With Greenbuild 2024 taking place just days after an historic election, the stakes were high. There is no way around it: the election was a significant setback at a critical point in time for the environmental movement as a whole and the community that came together at Greenbuild. 

The confusion over where to go from here was palpable. The United States Green Building Council’s (USGBC) CEO and President Peter Templeton did acknowledge the severity of the moment in his opening address. His speech was sobering, but as any good leader would do, he quickly refocused everyone’s attention on the achievements in the built environment, nationally and globally.

The Phius community showed up strong. Thank you all for following our call at the end of last year’s PhiusCon in Houston to bring your amazing work, expertise and knowledge to Philly to share it with the Greenbuild community of practitioners. And it was well received.

The Summit day that I moderated on Tuesday had roughly 300 attendees, about half of whom were newcomers! We had excellent networking sessions over lunch, and I can only imagine and hope that new design teams met each other and were formed. 

I’d like to specifically thank leading architects in the field Doug Farr, Susan King and Chris Benedict for kicking the Summit off, James Petersen who followed with a presentation on minimized mechanical systems, Al Mitchell and James Ortega who discussed the advancement of Phius building certifications, and Tom Bassett-Dilley, who presented on the best-in-class negative carbon Phius envelope design. Added to the low and ZERO energy standards of Phius on a life cycle basis, this results in negative carbon total. Absolute zero carbon is within reach. I reported the positive message of such a scalable solution during the closing summary panel. Thank you, Sarah Zaleski and thank you to my fellow Summit co-moderators.

The dedicated Phius track over the next three days was an amazing success. The room was full, all the way to the last day’s presentations. Presentations featured beautiful projects all around and an appreciative audience.

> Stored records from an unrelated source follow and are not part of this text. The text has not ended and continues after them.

File: config.mk
export PLATFORM = sky130hd
export DESIGN_NAME = decade_divider
export DESIGN_NICKNAME = d
export VERILOG_FILES = /design/src/rtl/decade_divider.sv
export SDC_FILE = /design/constraint.sdc
export NUM_CORES = 1
export LEC_CHECK = 0
export CORE_AREA = 5 5 42 44
export DETAILED_ROUTE_END_ITERATION = 6
export DIE_AREA = 0 0 47 49
export DONT_BUFFER_PORTS = 1
export HOLD_SLACK_MARGIN = 0.12
export PLACE_DENSITY = 0.64
export SLEW_MARGIN = 10
export SYNTH_ARGS = -nofsm -noshare
export SYNTH_HDL_FRONTEND = slang
export SYNTH_SLANG_ARGS = --single-unit
File: constraint.sdc
create_clock -name clk -period 1.85 [get_ports clk]
set_clock_uncertainty 0.1 [all_clocks]
set_input_delay 0 -clock clk [delete_from_list [all_inputs] [get_ports clk]]
set_output_delay 0 -clock clk [all_outputs]
set_load 0.005 [all_outputs]
File: src/rtl/decade_divider.sv
module decade_divider #(
  parameter int SYNC_STAGES = 2
) (
  input  logic       clk,
  input  logic       rst,
  input  logic [1:0] mode,
  input  logic       cnt_a,
  input  logic       cnt_b,
  output logic [3:0] q
);
  localparam logic [1:0] MODE_BCD = 2'b00;
  localparam logic [1:0] MODE_BIQ = 2'b01;
  localparam int         PREV     = SYNC_STAGES;

  logic [SYNC_STAGES:0] sync_a, sync_b;
  logic                 armed, q0_prev, q3_prev;
  logic                 bit0;
  logic [2:0]           quin;

  always_ff @(posedge clk or posedge rst)
    if (rst) begin
      sync_a <= '0;
      sync_b <= '0;
      armed  <= 1'b0;
    end else begin
      sync_a <= {sync_a[SYNC_STAGES-1:0], cnt_a};
      sync_b <= {sync_b[SYNC_STAGES-1:0], cnt_b};
      armed  <= 1'b1;
    end

  wire fall_a  = sync_a[PREV] & ~sync_a[PREV-1];
  wire fall_b  = sync_b[PREV] & ~sync_b[PREV-1];
  wire q0_fall = q0_prev & ~bit0;
  wire q3_fall = q3_prev & ~quin[2];

  wire step_a = armed & ((mode == MODE_BIQ) ? q3_fall : fall_a);
  wire step_b = armed & ((mode == MODE_BCD) ? q0_fall : fall_b);

  always_ff @(posedge clk or posedge rst)
    if (rst) begin
      bit0    <= 1'b0;
      quin    <= 3'd0;
      q0_prev <= 1'b0;
      q3_prev <= 1'b0;
    end else begin
      q0_prev <= bit0;
      q3_prev <= quin[2];
      if (step_a) bit0 <= ~bit0;
      if (step_b) quin <= (quin == 3'd4) ? 3'd0 : quin + 3'd1;
    end

  assign q = {quin, bit0};

  AST_RESET_CLEARS: assert property (@(posedge clk) rst |-> q == 4'd0);

  AST_QUIN_SEQUENCE: assert property (@(posedge clk) disable iff (rst)
    (!$past(rst) && !$stable(q[3:1])) |->
      q[3:1] == (($past(q[3:1]) == 3'd4) ? 3'd0 : $past(q[3:1]) + 3'd1));

  AST_BCD_CARRY: assert property (@(posedge clk) disable iff (rst)
    (!$past(rst) && !$past(rst, 2) && $past(mode) == MODE_BCD && !$stable(q[3:1])) |->
      ($past(q[0], 2) && !$past(q[0])));

  AST_BIQ_CARRY: assert property (@(posedge clk) disable iff (rst)
    (!$past(rst) && !$past(rst, 2) && $past(mode) == MODE_BIQ && !$stable(q[0])) |->
      ($past(q[3], 2) && !$past(q[3])));

  AST_EXT_Q0_SOURCE: assert property (@(posedge clk) disable iff (rst)
    (!$past(rst) && $past(mode[1]) && !$stable(q[0])) |-> !$past(q3_fall) || $past(fall_a));
endmodule

==> results of run 1 <==
==> synthesized netlist by cell type <==
master / number / share of area, %
mux2_4: 2 / 5.9
or2_0: 1 / 1.2
ha_1: 2 / 4.9
nand2b_1: 1 / 1.2
a21oi_1: 1 / 0.98
buf_4: 1 / 1.5
nand2b_4: 1 / 2.7
nor3b_1: 1 / 1.5
nor4b_2: 1 / 2.9
xnor2_1: 1 / 1.7
inv_1: 4 / 2.9
conb_1: 1 / 0.73
o21ai_0: 4 / 3.9
a31oi_1: 1 / 1.2
and3b_1: 1 / 1.7
dfrtp_1: 13 / 64
nor2b_1: 1 / 1.2
==> cell type report <==
class                   count  area [sq um]  area share (%)
clock buffers               4          26.3            4.31
flip-flops and latches     13           327            53.6
multi-input cells          19           171            28.1
inverters                   4          15.0            2.46
well taps                  16          20.0            3.29
repair buffers              5          50.0            8.21
==> metal layers <==
layer  global-route usage, %  share of wire [%]
met5                       0                  0
met4                    5.53                2.5
met3                    5.54                8.8
met2                    12.0                 45
met1                    9.20                 43
==> per-stage QoR <==
stage	instance area [sq um]	cells	hold WS [ns]
after floorplan	510	37	-0.223
after global placement	523	52	-0.180
after detailed placement	523	52	-0.167
after CTS	609	62	0.138
after global routing	609	61	0.139
final	609	61	0.0584
==> timing repair <==
item,4_1_cts,5_1_grt
setup endpoints to repair,0,1
hold buffers,6,0
buffers inserted,0,0
gates resized for setup,0,3
hold endpoints to repair,16,0
==> worst max-delay path, stage by stage <==
cell and delay (ns):
dlygate4sd3_1 0.58, or2_0 0.24, a31oi_1 0.24, nand2b_4 0.20
mux2_4 0.30
==> registers in the layout, indices dropped and copies added (netlist names) <==
name     flops
q0_prev      1
armed        1
bit0         1
sync_a       3
q3_prev      1
quin         3
sync_b       3
==> cell families (layout without fill, tap and decap cells) <==
kind of cell               Yosys count  after routing  share of synthesized area, %
adders and majority gates            2              2                          4.90
and+or+nand+nor                      7              7                          12.5
muxes                                2              2                          5.88
xor gates and xnor gates             1              1                          1.72
DFF                                 13             13                          63.7
other                                1              1                         0.735
AOI/OAI and AO/OA                    6              6                          6.13
buffers and inverters                5             13                          4.41
==> power by group through the flow <==
stage,clock (mW),sequential [mW],combinational (mW)
finish,0.167,0.434,0.166
global route,0.195,0.448,0.190
CTS,0.179,0.431,0.168
detailed placement,0,0.437,0.152
global placement,0,0.430,0.142
floorplan,0,0.413,0.146
==> cells in the final DEF (no fill, tap or decap) <==
| master | Yosys | routed |
|---|---|---|
| nand2b_1 | 1 | 1 |
| nor2b_1 | 1 | 1 |
| xnor2_1 | 1 | 1 |
| inv_1 | 4 | 4 |
| clkbuf_4 | 0 | 3 |
| dfrtp_1 | 13 | 12 |
| o21ai_1 | 0 | 1 |
| dfrtp_2 | 0 | 1 |
| nor4b_4 | 0 | 1 |
| nand2b_4 | 1 | 1 |
| a21oi_1 | 1 | 1 |
| and3b_1 | 1 | 1 |
| conb_1 | 1 | 1 |
| o21ai_0 | 4 | 3 |
| dlygate4sd3_1 | 0 | 5 |
| clkbuf_1 | 0 | 1 |
| a31oi_1 | 1 | 1 |
| nor3b_1 | 1 | 1 |
| or2_0 | 1 | 1 |
| mux2_4 | 2 | 2 |
| ha_1 | 2 | 2 |
==> worst max path at each step <==
stage	start	slack [ns]	end
2_1_floorplan	bit0$_DFFE_PP0P_	0.52	quin[0]$_DFFE_PP0P_
3_3_place_gp	bit0$_DFFE_PP0P_	0.46	quin[1]$_DFFE_PP0P_
3_5_place_dp	bit0$_DFFE_PP0P_	0.38	quin[0]$_DFFE_PP0P_
4_1_cts	bit0$_DFFE_PP0P_	0.01	quin[2]$_DFFE_PP0P_
5_1_grt	mode[0]	0.24	quin[0]$_DFFE_PP0P_
6_report	mode[0]	0.34	quin[0]$_DFFE_PP0P_
==> metrics.yaml, run 1 <==
outcome: "complete, no violations"
final_core_util_pct: 43.5
area_growth_pct: 19.4
p_clk_share_pct: 21.8
routed_wl_um: 747
grt_overflow_total: 0
hp-class: "primary input to flip-flop"
synthesis.area_sq_um: 510
numCtsBuffers: 3
relSlewSlack_pct: 62.9
gp_congestion: 0.732
cp.arrival_ns: 1.56
max_freq_ghz: 0.662
vdd.ir_drop.worst_v: 0.000599
syn_avg_cell_area_sq_um: 13.8
rrSetupSlack_ns: 0.40
hold_violations: 0
r2r_end: "quin[0]$_DFFE_PP0P_"
worstHoldPathCells: 4
synth-seq-cells: 13
cts.sinks: 13
min_from: "mode[1]"
die_area_sq_um: 2300
wire_per_inst_um: 12.2
p_leak_nw: 0.287
rows: 14
core_area_sq_um: 1400
power_mw: 0.767
start_util_pct: 36.4
dp_hpwl_um: 555
maxCapViolations: 0
fin_crit_ns: 1.51
drtPass1Iterations: 1
synthDistinctLibCells: 17
cts_root_buf: "clkbuf_4"
cts_max_path_buffers: 2
hold_end: "quin[2]$_DFFE_PP0P_"
swShare_pct: 28.9
viasPerCell: 4.49
finalWorstSetupSlack_ns: 0.340
cts_max_level: 1
ant_nets: 0
rr_worst_depth: 4
portBuffers: 0
setup-tns-final_ns: 0
cellInternalPower_mw: 0.546
path_class: "primary input to flip-flop"
pre_cts_ws_ns: 0.381
rsz0062_at_grt: "false"
worst_pin_slew_ns: 0.555
dr_total_vias: 274
grt_pass1_wl_um: 1320
setup_viol: 0
crit_fanout: 3
drv_slew: 0
clock_latency_ns: 0.27
crit_path_start_kind: "primary input"
layout-drive-gt1-share_pct: 17.8
r2r_start: "bit0$_DFFE_PP0P_"
drc: 0
grt_max_degree: 14
antenna_found_initial: 0
io_pins: 10
p_comb_share_pct: 21.7
die_x_um: 47
required_ns: 1.90
clkTransAtPathRegs_ns: 0.07
seq_area_frac_synth_pct: 63.7
antenna_cells: 0
syn_inst: 37
worst_setup_path_end_kind: "flip-flop"
grt_pass1_vias: 322
nFillCells: 143
syn-num-nets: 45
cts_tree: "done"
seqPwrFrac_pct: 56.6
die-height_um: 49
ys_warn_count: 0
finalCritPeriodShare_pct: 81.6
power.density_nw_per_um2: 1260
num-nets-final: 54
p_sw_mw: 0.222
drt_iter0_markers: 0
grt.total_usage_pct: 8.57
(Power assumes the default switching activity.)
==> run 2: changes to the inputs <==
--- a/config.mk
+++ b/config.mk
@@ -5,12 +5,13 @@
 export SDC_FILE = /design/constraint.sdc
 export NUM_CORES = 1
 export LEC_CHECK = 0
-export CORE_AREA = 5 5 42 44
+export ABC_AREA = 1
+export CORE_MARGIN = 5
+export CORE_UTILIZATION = 40
 export DETAILED_ROUTE_END_ITERATION = 6
-export DIE_AREA = 0 0 47 49
 export DONT_BUFFER_PORTS = 1
 export HOLD_SLACK_MARGIN = 0.12
-export PLACE_DENSITY = 0.64
+export PLACE_DENSITY = 0.67
 export SLEW_MARGIN = 10
 export SYNTH_ARGS = -nofsm -noshare
 export SYNTH_HDL_FRONTEND = slang
==> constraint.sdc (replaced) <==
create_clock -name clk -period 1.3 [get_ports clk]
set_clock_uncertainty 0.1 [all_clocks]
set_input_delay 0 -clock clk [delete_from_list [all_inputs] [get_ports clk]]
set_output_delay 0 -clock clk [all_outputs]
set_load 0.005 [all_outputs]
==> run 2 against run 1 <==
Worst setup slack got worse by 0.23 ns. Worst hold slack better by 0.12 ns. Via count rose by 45%. Non-clock buffer count increased by 1. Count of clock-buffer cells in the layout is 1 lower. Global-route usage grew 1.8 points. Routed wire length increased by 14%.
==> metrics.yaml, run 2 <==
outcome: "complete, no violations"
dpl_cell_area_sq_um: 566  # +8.1%
async_flop_share_pct: 100  # unchanged
synth_top_area_share_pct: 58.7  # -5.0 points
yosys-top-cells-count: "nand2_1, dfrtp_1, inv_1"
synthesis.area_sq_um: 554  # +8.6%
hp-class: "primary input to flip-flop"
synthDistinctLibCells: 13  # -4
gp_congestion: 0.725  # -0.94%
io_pins: 10  # unchanged
p_sw_mw: 0.361  # +63%
cellInternalPower_mw: 0.715  # +31%
synth_top_family_by_area: "simple AND/OR/NAND/NOR gates"
hold_violations: 0  # unchanged
clock_latency_ns: 0.28  # about the same
synth_xor_area_share_pct: 0  # -1.7 points
setup_viol: 0  # unchanged
cts_root_buf: "clkbuf_4"
p_comb_share_pct: 23.3  # +1.6 points
path_class: "flip-flop to flip-flop"
layout-drive-gt1-share_pct: 14.1  # -3.7 points
dp_hpwl_um: 596  # +7.4%
power_mw: 1.08  # +40%
muxShareOfSynthArea_pct: 0  # -5.9 points
swShare_pct: 33.5  # +4.6 points
met2_usage_pct: 16.3  # +4.3 points
final_core_util_pct: 50.5  # +7.0 points
drv_slew: 0  # unchanged
viasPerCell: 4.63  # +3.0%
maxCapViolations: 0  # unchanged
grt_pass1_vias: 396  # +23%
rsz0062_at_grt: "false"
portBuffers: 0  # unchanged
die_x_um: 47.2  # +0.48%
syn_avg_cell_area_sq_um: 8.94  # -35%
vdd.ir_drop.worst_v: 0.000673  # +12%
p_clk_share_pct: 22.6  # +0.8 points
grt_max_degree: 14  # unchanged
numCtsBuffers: 3  # unchanged
hold_ws_ns: 0.179  # +0.121 ns
max_freq_ghz: 0.837
antenna_found_initial: 0  # unchanged
cp.arrival_ns: 1.31  # -0.25 ns
start_util_pct: 42.6  # +6.2 points
required_ns: 1.42  # -0.48 ns
synth_top_area_cell: "dfrtp_1"
drtPass1Iterations: 4  # +3
worst_setup_path_end_kind: "flip-flop"
seqPwrFrac_pct: 54.1  # -2.5 points
drt_iter0_markers: 17  # +17
finalWorstSetupSlack_ns: 0.106  # -0.234 ns
dp.cells: 76  # +46%
final_cells: 86  # +41%
num-nets-final: 80  # +48%
synth-compound-area-share_pct: 0.903  # -5.2 points
synth_edf_count: 0  # unchanged
synth.top_cells.by_area: "dfrtp_1, nand2_1, inv_1"
finalCritPeriodShare_pct: 91.9
crit_fanout: 5  # +2
drc: 0  # unchanged
yosysMostFrequentCell: "nand2_1"
seq_area_frac_synth_pct: 58.7  # -5.0 points
cts.sinks: 13  # unchanged
cts_max_path_buffers: 2  # unchanged
die-height_um: 47.2  # -3.6%
reg_top3: "quin: 3 flops, sync_a: 3 flops, sync_b: 3 flops"
ys_warn_count: 0  # unchanged
grt_pass1_wl_um: 1520  # +15%
power.density_nw_per_um2: 1640  # +30%
yosys.area_share.simple_pct: 26.4  # +14 points
crit_path_start_kind: "flip-flop"
cts_max_level: 1  # unchanged
syn-num-nets: 70  # +56%
cts_tree: "done"
dr_total_vias: 398  # +45%
core_area_sq_um: 1300  # -7.1%
synthAdderAreaFrac_pct: 4.51  # -0.39 points
use_met1_pct: 10.5  # +1.3 points
grt.total_usage_pct: 10.3  # +1.8 points
ant_nets: 0  # unchanged
clkTransAtPathRegs_ns: 0.08  # about the same
busiest_layer: "met2"
routed_wl_um: 851  # +14%
final_cell_mix: "nand2_1, dfrtp_1, inv_1"
synth-main-ff-cell: "dfrtp_1"
rows: 13  # -1
area_growth_pct: 18.5
antenna_cells: 0  # unchanged
fin_crit_ns: 1.19
grt_overflow_total: 0  # unchanged
setup-tns-final_ns: 0  # unchanged
pre_cts_ws_ns: 0.105  # -0.275 ns
syn_inst: 62  # +68%
synth-seq-cells: 13  # unchanged
p_leak_nw: 0.345  # +20%
wire_per_inst_um: 9.90  # -19%
nFillCells: 120  # -16%
design_area_sq_um: 657  # +7.8%
use_met3_pct: 3.45  # -2.1 points
final_common_cell: "nand2_1"
die_area_sq_um: 2230  # -3.2%
## run 2: what timing repair did
action / CTS / global route
endpoints found under the setup margin: 0 / 14
hold buffers: 6 / 0
resized for setup: 0 / 1
setup buffers: 0 / 0
endpoints found under the hold margin: 19 / 0
## run 2: worst max-delay path: stages (launching register included)
cell     delay, ns
dfrtp_1       0.42
inv_1         0.06
ha_1          0.21
nor2_1        0.10
nor2_1        0.05
nor2_1        0.08
nand2_1       0.06
nand2_1       0.06
## run 2: final timing paths
kind,startpoint,endpoint,slack (ns),depth (start not counted)
setup / recovery,quin[0]$_DFFE_PP0P_,quin[2]$_DFFE_PP0P_,0.11,7
hold / removal,cnt_b,sync_b[0]$_DFF_PP0_,0.18,1
setup reg to reg,quin[0]$_DFFE_PP0P_,quin[2]$_DFFE_PP0P_,0.11,7
hold reg to reg,sync_a[0]$_DFF_PP0_,sync_a[1]$_DFF_PP0_,0.25,0
max in group asynchronous,rst,quin[2]$_DFFE_PP0P_,0.31,3
min in group asynchronous,rst,sync_a[0]$_DFF_PP0_,0.60,3
## run 2: cells by family (layout without fill, tap and decap cells)
kind of cell,count (synthesis),after routing
AO/OA/AOI/OAI,1,1
adder cells (fa/ha/maj),2,2
buffers and inverters,12,21
flip-flops,13,13
other,1,1
AND/OR/NAND/NOR,33,33
## run 2: power groups by stage
stage	registers [mW]	clock network, mW	logic [mW]
finish	0.582	0.243	0.250
global route	0.601	0.267	0.293
CTS	0.587	0.254	0.254
detailed placement	0.596	0	0.229
global placement	0.594	0	0.221
floorplan	0.571	0	0.212
## run 2: area by class of cell
cell class	instances	area, sq um	share of cell area, %
clock buffers	3	22.5	3.43
clock inverters	1	5.00	0.762
flip-flops and latches	13	325	49.5
inverters	11	45.0	6.86
well taps	15	18.8	2.86
multi-input cells	37	180	27.4
repair buffers	6	60.1	9.14
## run 2: metal layers
layer	vias to the layer above	wire (um)
li1	202	-
met1	180	341
met2	11	396
met3	5	74
met4	0	38
met5	-	0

A special shoutout to Christoph Stump from Trinity Financial and Nathan Helbach from Neutral (formerly The Neutral Project) for presenting two outstanding high-rise projects from the developer’s and financial perspective, reporting an additional incremental cost of just over 3%, which is great.

Another highlight was Phius incoming Board President Kimberly Llewellyn’s presentation on a 100-year building together with Galen Staengl. The office high-rise building in the cooling dominated climate in San Antonio, Texas brought tears to my eyes. It is beautiful, holistic and just right in so many ways, addressing energy, water, ecosystems, no single-use plastic waste streams, and composting, all with an eye toward the benefit to the community.

Peter Templeton gave a shout out to our historic partnership during his keynote, noting this was the first Greenbuild Conference that featured Phius and passive building successes. As a professional subgroup of the environmental efforts, we are uniquely qualified to anchor that corner and help the community to mainstream zero energy buildings quickly; Phius is the proven path to zero.

While the impacts of current politics and the future for those of us in the green space is not immediately clear, one thing is certain: excellent work is being done, as was demonstrated in the many sessions at Greenbuild. We are doing what should be done, because we need to, we want to, and because it will create a better world for us all.